No centralised framework exists globally to compel the reporting of precise amounts of carbon captured, so actual rates of capture, transport, and storage are not centrally reported. However, this information is needed if we are to track the climate change mitigation impact of existing operations. Variations in the performance of industry-scale CCS plants may also help us to understand and mitigate any issues affecting the performance of individual CCS facilities.
Senior author Dr Samuel Krevor from Imperial’s Department of Earth Science and Engineering said: “Carbon capture has the potential to significantly alter the planet’s fate, but unclear guidance means there’s no international consensus on how much has been stored so far, save for academic calculations. We urgently need clearly defined parameters so we know exactly where we stand.

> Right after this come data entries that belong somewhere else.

## /design/flow/design.v

```verilog
module Normalize (
    input  [191:0] sum_in,
    output [63:0] norm_out
);
    wire [31:0] a, b, c, d, e, f;
    assign {a, b, c, d, e, f} = sum_in;
    assign norm_out = (e + f) + ((d + a) << 32) - ((b + c) << 32) - (a + d);
endmodule
```

## /design/flow/run.sh

```bash
#!/bin/bash
# OpenROAD 26Q1-2900-gdf79404cd8, Yosys 0.63+post, stock flow scripts
make -C /OpenROAD-flow-scripts/flow DESIGN_CONFIG=/design/flow/config.mk WORK_HOME=/design/flow/orfs finish
```

## /design/flow/config.mk

```make
export PLATFORM = sky130hd
export DESIGN_NAME = Normalize
export DESIGN_NICKNAME = Normalize
export VERILOG_FILES = /design/flow/design.v
export SDC_FILE = /design/flow/constraint.sdc
export NUM_CORES = 4
export LEC_CHECK = 1
export CORE_UTILIZATION = 30
```

## /design/flow/constraint.sdc

```tcl
current_design Normalize

set clk_period 36.1
set clk_io_pct 0.2

create_clock -name clk0 -period $clk_period

set non_clock_inputs [all_inputs -no_clocks]
set_input_delay [expr $clk_period * $clk_io_pct] -clock clk0 $non_clock_inputs
set_output_delay [expr $clk_period * $clk_io_pct] -clock clk0 [all_outputs]
```

==> GITHUB_STEP_SUMMARY <==
## Implementation flow summary

| Metric | Value |
|---|---|
| Setup WS pre-CTS | `14.22 ns` |
| First-pass GRT wire length | `46300 um` |
| Critical Path RT | `28.88 ns` |
| P&R area growth vs syn | `30.5%` |
| DRC | `0` |
| CP arrival | `14.66 ns` |
| Antenna Cells | `0` |
| Die y size | `181 um` |
| Comb power frac | `1.000` |
| Share of layout cells above drive strength 1 | `0.0188` |
| Fmax achieved | `0.0457 GHz` |
| Yosys stat area | `0.00960 mm^2` |
| Die Size | `0.0327 mm^2` |
| Setup crit end kind | `output pin` |
| Post-CTS Setup Bufs | `0` |
| Flip-flops | `0` |
| Area share, top type | `0.285` |
| CTS-repair resized insts | `0` |
| Final period utilization | `0.606` |
| CP Class | `input port to output pin` |
| Total of max-cap violations | `0` |
| Tmin final | `21.88 ns` |
| Hold-fix buffers at CTS | `0` |
| Clock buf count | `0` |
| Pin count of the biggest net entering global routing | `14` |
| Synth top area cells | `ha_1 (29%), inv_1 (9.5%), fa_1 (7.3%)` |
| Fin area | `0.0125 mm^2` |
| Crit-path max cell delay | `0.69 ns` |
| PortBufs | `256` |
| Yosys top cell by area | `ha_1` |
| DRT iter0 DRCs | `452` |
| Stage-log warning count | `32` |
| Post-DP Area | `0.0125 mm^2` |
| Final hold vios | `0` |
| Detailed placer's ending HPWL | `26800 um` |
| Final wirelength | `29600 um` |
| YS warnings | `0` |
| Total track usage | `0.180` |
| Pint | `0.000541 W` |
| CP Max Fanout | `9` |
| Psw | `0.000513 W` |
| Ports | `256` |
| Cells after synthesis | `1327` |
| Number of global-route vias before repair | `9088` |
| Post-DR vias/cell | `4.97` |
| Placement Rows | `65` |
| Critical path's slowest cell | `o41ai_1` |
| Clock group share of total power | `0` |
| FP Util | `0.304` |
| Flop area | `0 um^2` |
| Synth Area per Inst | `7.23 um^2` |
| Number of cells in Yosys stat | `1327` |
| Leakage power | `6.11 nW` |
| VDD IR max | `58.4 uV` |
| Post-synth top cells | `inv_1 (243), ha_1 (219), a21oi_1 (122)` |
| Cell with the most instances after synthesis | `inv_1` |
| Unrepaired setup endpoints after global routing | `false` |
| Setup slack after layout | `14.22 ns` |
| Max Slew Vio Count | `0` |
| Core box area | `0.0316 mm^2` |
| Hold WC Path Type | `input port to output pin` |
| CP startpoint kind | `input port` |
| Initial antenna violation count | `0` |
| Drt wl/cell | `15.2 um` |
| Vias | `9680` |
| CP top delay family | `AND-OR/OR-AND gates` |
| Post-synth seq share | `0` |
| Tightest Pin Transition | `0.761 ns` |
| Die Span X | `181 um` |
| Antenna viol nets, final | `0` |
| Total global routing overflow | `0` |
| Worst path bufs/invs | `3` |
| Min Hold Slack | `15.52 ns` |
| Relative slew slack | `0.486` |
| Setup tns final | `0 ns` |
| Sw frac | `0.486` |
| Sequential power share | `0` |
| Yosys cell types | `71` |
| Outcome | `finished clean` |
| Routability cong. | `0.974` |
| Drt first pass iters | `7` |
| Mapped cell area | `0.00960 mm^2` |
| # setup viols final | `0` |
| Power Dens Cells | `84.2 mW/mm^2` |
## cell usage in the layout, fill, tap and decap left out, types with 13 or more instances in the layout
cell | netlist | routed
clkdlybuf4s50_1 | 0 | 256
inv_1 | 243 | 243
a21o_1 | 69 | 69
nor3_1 | 22 | 22
nand2_1 | 71 | 71
nand3_1 | 22 | 22
o21ai_1 | 16 | 16
nand4_1 | 21 | 21
o21a_1 | 17 | 17
o21ai_0 | 55 | 55
xor2_1 | 37 | 37
fa_1 | 35 | 35
nand2b_1 | 14 | 14
ha_1 | 219 | 219
o21bai_1 | 28 | 28
nor2_1 | 71 | 71
xnor2_1 | 77 | 77
nor2b_1 | 13 | 13
a21oi_1 | 122 | 122
## cell type report
class	instances	area, um^2
fillers	3255	19000
inverters	243	912
multi-input cells	1047	8550
well taps	402	503
repair buffers	256	2560
## power by group through the flow
stage         combinational [W]  sequential, W  clock, W
CTS                     0.00106              0         0
global route            0.00117              0         0
finish                  0.00105              0         0
## metal layers
layer  global-route usage  routed length [um]
met5                    0                   0
met4               0.0250                 466
met3               0.0150                1420
met2                0.301               13600
met1                0.260               14100
## through the flow
step / total power [W] / instances / utilization
after floorplan: 0.000597 / 1327 / -
final: 0.00105 / 1948 / 0.397
after global placement: 0.00106 / 1948 / 0.397
after detailed placement: 0.00105 / 1948 / 0.397
after CTS: 0.00106 / 1948 / 0.397
after global routing: 0.00117 / 1948 / 0.397
## final timing paths
path,startpoint,end,depth (start not counted)
worst max-delay path,sum_in[64],norm_out[61],28
worst min-delay path,sum_in[1],norm_out[0],3
## kinds of logic after synthesis
logic type,synth area share
compound gates,0.286
xor+xnor,0.106
fa+ha+maj,0.358
buf+inv,0.110
simple gates,0.139
## worst min-delay path, cell delays in order
cell and delay [ns]:
clkdlybuf4s50_1 0.49, ha_1 0.14, clkdlybuf4s50_1 0.46
No activity file was given, so power comes from the tool's default toggle rates.
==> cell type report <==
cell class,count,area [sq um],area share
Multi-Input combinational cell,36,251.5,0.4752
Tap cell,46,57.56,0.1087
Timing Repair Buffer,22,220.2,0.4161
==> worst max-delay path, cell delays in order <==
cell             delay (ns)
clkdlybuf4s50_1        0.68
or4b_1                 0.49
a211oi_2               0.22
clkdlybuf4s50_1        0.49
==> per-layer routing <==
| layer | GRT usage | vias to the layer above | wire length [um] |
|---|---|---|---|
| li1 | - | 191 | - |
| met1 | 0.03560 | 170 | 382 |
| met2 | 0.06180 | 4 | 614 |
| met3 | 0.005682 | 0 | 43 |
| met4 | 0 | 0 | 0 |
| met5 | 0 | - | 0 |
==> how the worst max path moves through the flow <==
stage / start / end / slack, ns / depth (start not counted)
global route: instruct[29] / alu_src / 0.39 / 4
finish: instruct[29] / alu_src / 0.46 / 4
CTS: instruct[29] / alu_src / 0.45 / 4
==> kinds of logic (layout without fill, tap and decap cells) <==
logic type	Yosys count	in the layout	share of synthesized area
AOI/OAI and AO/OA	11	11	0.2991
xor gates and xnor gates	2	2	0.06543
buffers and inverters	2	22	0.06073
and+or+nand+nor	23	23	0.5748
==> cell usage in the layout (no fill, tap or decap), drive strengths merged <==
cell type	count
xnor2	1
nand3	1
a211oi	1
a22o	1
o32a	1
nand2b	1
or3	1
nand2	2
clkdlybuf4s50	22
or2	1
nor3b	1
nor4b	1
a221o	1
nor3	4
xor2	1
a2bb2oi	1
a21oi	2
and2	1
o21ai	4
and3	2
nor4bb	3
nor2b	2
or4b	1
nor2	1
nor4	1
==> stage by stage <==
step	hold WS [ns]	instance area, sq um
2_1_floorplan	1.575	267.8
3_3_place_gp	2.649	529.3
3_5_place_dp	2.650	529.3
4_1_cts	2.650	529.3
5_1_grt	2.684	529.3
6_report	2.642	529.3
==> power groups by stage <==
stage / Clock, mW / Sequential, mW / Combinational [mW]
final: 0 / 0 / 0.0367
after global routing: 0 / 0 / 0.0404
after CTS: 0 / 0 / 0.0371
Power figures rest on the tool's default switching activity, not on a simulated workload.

“The nearly 200m tonnes of climate-warming carbon removed from the atmosphere is significant, but reaching this figure should not have relied on academic research.”
To carry out the study, the researchers looked at the capture and storage rates of 20 of the 26 CCS plants worldwide from a variety of publicly available sources recorded between 1996 and 2020. They organised the sources into three categories corresponding to the associated degree of assurance: 1) legal assurance, 2) quality assurance through auditing, 3) no assurance. They calculated the carbon capture rate to be 29 million tonnes of CO2 in 2019 and the total storage over the study period (1996 -2020) to be 197 million tonnes. At these rates, underground storage provided CO2 mitigation of around half of the emissions avoided by solar panels in the USA in 2019.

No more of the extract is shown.